[Stored data]
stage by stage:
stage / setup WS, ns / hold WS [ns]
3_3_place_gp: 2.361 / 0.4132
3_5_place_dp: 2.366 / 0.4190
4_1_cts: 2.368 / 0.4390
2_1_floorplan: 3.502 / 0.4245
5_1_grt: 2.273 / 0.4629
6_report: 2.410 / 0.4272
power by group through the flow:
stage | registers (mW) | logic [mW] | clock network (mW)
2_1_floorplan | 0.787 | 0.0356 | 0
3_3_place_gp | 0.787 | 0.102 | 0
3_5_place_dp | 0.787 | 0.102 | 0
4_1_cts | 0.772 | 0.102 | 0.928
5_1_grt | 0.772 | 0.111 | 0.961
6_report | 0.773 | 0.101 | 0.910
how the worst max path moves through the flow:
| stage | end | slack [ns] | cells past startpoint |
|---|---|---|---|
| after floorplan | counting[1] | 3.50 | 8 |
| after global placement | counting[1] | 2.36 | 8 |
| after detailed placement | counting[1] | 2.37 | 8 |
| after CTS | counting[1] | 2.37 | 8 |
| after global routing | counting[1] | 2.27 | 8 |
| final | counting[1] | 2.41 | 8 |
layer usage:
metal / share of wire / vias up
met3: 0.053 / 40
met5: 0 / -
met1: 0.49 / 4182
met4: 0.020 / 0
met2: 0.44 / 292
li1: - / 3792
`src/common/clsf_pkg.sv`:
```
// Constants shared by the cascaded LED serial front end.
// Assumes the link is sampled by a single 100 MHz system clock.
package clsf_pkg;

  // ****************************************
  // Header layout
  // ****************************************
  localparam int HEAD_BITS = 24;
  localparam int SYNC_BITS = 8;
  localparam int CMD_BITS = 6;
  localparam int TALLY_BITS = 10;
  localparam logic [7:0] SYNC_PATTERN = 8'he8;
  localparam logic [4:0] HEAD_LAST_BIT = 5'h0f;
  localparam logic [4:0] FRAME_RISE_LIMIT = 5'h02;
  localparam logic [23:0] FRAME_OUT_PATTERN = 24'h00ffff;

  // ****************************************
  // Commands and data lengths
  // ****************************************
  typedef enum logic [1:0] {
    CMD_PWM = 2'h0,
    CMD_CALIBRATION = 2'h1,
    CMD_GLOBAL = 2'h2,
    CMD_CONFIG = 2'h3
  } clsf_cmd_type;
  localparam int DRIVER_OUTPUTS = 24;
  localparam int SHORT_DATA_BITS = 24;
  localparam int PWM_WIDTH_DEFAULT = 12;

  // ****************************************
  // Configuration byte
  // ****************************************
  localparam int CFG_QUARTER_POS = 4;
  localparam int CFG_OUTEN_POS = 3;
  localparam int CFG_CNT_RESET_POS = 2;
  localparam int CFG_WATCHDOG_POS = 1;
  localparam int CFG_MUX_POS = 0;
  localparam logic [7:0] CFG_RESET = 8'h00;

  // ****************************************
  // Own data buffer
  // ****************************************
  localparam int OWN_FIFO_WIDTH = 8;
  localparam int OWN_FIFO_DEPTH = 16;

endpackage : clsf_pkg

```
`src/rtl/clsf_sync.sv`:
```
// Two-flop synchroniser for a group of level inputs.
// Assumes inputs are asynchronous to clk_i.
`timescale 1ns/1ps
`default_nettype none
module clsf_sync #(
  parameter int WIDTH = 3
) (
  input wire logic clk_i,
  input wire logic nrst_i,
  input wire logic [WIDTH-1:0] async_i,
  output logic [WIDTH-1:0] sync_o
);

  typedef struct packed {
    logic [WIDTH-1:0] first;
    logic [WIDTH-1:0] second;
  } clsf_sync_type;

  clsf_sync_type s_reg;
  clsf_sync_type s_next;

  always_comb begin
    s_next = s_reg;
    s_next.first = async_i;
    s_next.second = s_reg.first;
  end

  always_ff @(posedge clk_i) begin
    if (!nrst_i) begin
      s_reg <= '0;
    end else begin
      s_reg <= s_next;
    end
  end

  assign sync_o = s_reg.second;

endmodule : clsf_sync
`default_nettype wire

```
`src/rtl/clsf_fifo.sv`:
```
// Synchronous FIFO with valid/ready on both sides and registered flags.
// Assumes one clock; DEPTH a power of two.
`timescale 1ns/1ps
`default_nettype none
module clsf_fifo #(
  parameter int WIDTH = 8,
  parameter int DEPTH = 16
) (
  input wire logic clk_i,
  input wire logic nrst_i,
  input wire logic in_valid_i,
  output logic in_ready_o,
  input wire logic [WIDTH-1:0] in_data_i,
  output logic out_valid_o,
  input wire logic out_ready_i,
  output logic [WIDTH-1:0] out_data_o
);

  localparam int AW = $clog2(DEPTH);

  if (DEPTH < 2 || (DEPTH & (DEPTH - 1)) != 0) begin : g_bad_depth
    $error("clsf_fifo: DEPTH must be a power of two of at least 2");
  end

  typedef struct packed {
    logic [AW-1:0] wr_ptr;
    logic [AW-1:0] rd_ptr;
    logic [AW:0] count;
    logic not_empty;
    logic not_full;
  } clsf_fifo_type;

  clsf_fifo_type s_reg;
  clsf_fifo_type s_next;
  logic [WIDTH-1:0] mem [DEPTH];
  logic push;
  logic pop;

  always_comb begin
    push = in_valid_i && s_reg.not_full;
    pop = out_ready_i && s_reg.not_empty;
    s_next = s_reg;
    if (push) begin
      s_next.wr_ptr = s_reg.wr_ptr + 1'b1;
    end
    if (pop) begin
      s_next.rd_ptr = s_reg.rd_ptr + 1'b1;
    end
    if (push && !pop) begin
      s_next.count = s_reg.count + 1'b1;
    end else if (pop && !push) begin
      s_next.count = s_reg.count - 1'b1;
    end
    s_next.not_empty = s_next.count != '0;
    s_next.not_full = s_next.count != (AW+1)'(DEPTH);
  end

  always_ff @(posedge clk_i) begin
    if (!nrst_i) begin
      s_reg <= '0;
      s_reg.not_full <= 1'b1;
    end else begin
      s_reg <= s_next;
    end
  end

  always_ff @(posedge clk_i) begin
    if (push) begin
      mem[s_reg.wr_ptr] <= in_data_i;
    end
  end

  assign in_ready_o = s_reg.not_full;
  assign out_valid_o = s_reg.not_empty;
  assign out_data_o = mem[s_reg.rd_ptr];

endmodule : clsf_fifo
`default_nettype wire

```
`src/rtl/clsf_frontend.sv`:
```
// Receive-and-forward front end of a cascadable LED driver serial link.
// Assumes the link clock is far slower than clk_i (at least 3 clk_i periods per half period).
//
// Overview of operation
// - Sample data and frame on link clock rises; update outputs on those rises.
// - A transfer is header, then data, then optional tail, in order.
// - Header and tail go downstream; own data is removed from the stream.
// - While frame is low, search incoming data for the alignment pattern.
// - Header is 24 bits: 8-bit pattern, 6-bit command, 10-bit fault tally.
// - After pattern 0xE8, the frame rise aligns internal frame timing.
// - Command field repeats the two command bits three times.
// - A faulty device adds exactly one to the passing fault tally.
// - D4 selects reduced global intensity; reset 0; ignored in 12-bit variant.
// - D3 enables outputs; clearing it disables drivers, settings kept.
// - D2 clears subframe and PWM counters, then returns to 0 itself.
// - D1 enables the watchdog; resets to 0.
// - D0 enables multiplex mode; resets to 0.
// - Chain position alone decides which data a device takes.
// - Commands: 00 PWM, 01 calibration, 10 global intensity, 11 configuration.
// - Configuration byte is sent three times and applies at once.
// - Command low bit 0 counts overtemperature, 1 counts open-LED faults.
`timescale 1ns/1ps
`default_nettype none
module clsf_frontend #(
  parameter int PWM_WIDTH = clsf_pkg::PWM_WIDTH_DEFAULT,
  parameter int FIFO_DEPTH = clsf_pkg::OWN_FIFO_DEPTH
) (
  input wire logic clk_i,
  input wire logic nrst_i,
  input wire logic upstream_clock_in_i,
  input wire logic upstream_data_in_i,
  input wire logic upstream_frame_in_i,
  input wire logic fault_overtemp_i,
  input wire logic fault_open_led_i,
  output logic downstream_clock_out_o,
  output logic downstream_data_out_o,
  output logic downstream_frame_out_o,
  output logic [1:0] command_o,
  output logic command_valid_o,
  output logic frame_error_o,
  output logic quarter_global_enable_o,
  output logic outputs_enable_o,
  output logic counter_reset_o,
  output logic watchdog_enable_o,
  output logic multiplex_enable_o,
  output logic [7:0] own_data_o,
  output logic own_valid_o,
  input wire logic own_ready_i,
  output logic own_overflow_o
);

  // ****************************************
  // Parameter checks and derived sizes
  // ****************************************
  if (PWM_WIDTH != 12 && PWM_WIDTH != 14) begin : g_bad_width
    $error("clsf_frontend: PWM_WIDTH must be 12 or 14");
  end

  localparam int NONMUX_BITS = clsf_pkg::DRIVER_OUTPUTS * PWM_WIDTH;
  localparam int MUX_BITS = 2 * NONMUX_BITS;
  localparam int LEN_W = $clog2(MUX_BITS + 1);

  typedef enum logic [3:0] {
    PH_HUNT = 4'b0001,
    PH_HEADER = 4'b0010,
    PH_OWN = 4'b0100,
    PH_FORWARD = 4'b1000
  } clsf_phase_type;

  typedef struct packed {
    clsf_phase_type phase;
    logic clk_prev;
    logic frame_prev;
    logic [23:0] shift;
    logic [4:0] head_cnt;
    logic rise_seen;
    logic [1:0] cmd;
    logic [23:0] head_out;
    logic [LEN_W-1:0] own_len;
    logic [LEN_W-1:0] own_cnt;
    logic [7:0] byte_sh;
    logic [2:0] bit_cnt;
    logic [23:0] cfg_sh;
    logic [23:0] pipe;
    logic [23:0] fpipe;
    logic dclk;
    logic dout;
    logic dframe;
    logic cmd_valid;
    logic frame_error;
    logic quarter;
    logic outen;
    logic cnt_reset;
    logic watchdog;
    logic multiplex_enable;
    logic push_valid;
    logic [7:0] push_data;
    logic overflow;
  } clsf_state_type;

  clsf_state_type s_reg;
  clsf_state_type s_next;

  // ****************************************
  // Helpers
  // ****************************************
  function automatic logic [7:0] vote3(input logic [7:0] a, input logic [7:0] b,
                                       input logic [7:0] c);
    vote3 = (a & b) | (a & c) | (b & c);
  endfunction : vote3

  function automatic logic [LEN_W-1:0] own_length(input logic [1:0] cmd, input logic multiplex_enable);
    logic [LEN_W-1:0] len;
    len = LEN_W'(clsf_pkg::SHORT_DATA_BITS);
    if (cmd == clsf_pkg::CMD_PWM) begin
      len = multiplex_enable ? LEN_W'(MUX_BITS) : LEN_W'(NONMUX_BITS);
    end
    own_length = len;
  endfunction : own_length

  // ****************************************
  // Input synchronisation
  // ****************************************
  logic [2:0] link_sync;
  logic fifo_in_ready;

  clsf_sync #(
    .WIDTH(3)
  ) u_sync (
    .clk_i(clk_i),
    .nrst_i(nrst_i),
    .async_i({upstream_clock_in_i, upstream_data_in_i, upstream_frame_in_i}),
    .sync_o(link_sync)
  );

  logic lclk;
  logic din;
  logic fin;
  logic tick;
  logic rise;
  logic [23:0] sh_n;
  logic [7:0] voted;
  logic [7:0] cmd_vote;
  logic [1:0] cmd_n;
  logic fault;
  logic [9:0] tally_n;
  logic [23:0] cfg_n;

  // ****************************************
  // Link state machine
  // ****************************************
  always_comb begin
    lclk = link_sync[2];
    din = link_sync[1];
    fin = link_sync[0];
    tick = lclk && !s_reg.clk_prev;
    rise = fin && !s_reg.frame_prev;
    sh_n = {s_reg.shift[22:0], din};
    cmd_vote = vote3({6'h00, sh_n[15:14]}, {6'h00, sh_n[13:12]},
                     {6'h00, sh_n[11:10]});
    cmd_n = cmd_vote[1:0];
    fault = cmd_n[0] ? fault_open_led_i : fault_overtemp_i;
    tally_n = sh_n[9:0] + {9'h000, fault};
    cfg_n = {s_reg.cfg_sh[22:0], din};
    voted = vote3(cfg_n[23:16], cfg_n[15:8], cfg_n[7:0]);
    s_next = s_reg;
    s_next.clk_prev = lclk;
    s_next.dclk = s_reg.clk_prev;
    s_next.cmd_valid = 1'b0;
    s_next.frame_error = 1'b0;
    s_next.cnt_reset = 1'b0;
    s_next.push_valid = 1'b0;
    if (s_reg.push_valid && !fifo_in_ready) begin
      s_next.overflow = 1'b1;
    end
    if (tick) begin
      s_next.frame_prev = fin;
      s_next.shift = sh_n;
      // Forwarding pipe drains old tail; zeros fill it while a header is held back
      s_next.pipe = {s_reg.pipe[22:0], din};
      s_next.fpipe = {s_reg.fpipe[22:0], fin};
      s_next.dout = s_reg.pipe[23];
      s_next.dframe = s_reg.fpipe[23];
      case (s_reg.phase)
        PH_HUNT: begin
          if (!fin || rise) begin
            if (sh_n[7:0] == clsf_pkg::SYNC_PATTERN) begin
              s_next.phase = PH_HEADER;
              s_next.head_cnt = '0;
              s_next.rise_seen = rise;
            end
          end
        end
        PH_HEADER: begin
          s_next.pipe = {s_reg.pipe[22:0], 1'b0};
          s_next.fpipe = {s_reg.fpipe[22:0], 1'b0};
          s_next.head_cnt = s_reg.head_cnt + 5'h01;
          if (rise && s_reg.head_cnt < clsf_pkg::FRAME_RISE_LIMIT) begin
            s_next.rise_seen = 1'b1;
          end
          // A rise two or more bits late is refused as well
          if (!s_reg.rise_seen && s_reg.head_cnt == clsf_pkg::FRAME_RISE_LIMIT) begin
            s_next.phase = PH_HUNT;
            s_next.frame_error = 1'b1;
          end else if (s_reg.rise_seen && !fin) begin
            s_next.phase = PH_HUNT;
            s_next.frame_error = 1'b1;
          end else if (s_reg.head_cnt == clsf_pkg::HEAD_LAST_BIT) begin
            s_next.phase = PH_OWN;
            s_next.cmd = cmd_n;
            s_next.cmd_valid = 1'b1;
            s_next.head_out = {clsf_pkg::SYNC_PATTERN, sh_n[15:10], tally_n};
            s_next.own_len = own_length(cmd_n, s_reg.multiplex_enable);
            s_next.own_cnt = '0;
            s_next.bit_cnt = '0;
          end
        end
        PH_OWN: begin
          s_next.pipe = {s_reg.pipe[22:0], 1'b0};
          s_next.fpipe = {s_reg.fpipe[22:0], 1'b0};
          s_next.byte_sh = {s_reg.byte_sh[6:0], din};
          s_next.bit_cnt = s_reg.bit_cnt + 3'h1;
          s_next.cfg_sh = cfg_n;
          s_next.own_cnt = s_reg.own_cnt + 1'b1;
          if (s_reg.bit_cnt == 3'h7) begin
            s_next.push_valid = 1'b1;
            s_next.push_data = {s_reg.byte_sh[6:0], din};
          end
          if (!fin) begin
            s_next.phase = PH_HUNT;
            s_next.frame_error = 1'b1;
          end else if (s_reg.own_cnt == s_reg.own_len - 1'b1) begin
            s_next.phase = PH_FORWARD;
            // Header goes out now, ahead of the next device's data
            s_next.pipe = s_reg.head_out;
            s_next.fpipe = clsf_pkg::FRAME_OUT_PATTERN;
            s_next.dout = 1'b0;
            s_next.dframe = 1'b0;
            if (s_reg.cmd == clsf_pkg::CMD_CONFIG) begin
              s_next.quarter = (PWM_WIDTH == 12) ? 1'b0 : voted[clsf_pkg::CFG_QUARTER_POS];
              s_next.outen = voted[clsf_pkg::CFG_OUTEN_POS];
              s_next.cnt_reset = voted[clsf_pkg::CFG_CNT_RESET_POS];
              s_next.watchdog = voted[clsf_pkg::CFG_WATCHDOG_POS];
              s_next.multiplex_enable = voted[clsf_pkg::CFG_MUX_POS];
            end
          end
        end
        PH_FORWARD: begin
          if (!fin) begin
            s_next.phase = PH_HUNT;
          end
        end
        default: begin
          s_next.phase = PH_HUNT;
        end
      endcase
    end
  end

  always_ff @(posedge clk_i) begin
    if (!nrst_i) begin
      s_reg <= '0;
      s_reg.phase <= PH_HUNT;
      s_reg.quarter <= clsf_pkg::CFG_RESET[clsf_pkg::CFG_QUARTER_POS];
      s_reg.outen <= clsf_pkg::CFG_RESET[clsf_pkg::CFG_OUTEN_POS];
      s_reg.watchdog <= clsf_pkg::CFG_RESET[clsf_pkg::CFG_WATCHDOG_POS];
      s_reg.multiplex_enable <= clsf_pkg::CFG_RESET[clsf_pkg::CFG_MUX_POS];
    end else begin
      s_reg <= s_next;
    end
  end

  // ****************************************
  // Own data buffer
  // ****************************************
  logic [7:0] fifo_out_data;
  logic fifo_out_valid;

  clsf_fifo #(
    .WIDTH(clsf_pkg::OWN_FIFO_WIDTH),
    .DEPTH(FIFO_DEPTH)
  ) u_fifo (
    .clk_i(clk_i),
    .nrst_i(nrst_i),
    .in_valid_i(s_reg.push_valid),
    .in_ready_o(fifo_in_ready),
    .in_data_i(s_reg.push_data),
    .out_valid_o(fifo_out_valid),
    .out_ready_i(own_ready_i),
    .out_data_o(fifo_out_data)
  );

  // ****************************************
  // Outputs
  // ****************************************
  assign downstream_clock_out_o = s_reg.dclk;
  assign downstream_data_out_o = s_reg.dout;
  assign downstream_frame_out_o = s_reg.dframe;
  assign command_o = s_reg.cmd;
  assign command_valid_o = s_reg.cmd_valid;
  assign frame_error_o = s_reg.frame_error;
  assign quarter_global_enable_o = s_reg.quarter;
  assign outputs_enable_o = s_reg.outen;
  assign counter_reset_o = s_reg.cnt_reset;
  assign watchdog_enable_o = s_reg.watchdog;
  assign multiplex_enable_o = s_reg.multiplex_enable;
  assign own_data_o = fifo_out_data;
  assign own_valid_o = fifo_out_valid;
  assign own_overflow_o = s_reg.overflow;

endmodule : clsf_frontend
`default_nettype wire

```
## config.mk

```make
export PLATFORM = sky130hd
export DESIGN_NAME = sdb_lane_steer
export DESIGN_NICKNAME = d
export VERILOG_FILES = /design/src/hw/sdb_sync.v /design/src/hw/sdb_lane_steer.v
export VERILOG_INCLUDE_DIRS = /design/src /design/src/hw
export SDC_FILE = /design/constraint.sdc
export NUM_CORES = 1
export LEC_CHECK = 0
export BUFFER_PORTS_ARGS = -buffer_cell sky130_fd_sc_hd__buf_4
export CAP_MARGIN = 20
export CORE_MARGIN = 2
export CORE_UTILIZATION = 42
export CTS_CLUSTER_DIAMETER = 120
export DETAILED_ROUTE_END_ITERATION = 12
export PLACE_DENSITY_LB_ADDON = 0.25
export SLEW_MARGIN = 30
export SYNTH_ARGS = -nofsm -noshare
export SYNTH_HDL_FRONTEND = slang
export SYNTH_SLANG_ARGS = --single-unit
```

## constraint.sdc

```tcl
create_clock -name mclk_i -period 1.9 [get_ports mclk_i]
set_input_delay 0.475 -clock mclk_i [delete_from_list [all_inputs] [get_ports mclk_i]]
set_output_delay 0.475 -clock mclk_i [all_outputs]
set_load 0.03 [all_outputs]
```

The problem: Set down the lines of the records exactly, from the first one through the line containing "3_3_place_gp | 0.787 | 0.102 | 0", and add nothing else.

Task output:
stage by stage:
stage / setup WS, ns / hold WS [ns]
3_3_place_gp: 2.361 / 0.4132
3_5_place_dp: 2.366 / 0.4190
4_1_cts: 2.368 / 0.4390
2_1_floorplan: 3.502 / 0.4245
5_1_grt: 2.273 / 0.4629
6_report: 2.410 / 0.4272
power by group through the flow:
stage | registers (mW) | logic [mW] | clock network (mW)
2_1_floorplan | 0.787 | 0.0356 | 0
3_3_place_gp | 0.787 | 0.102 | 0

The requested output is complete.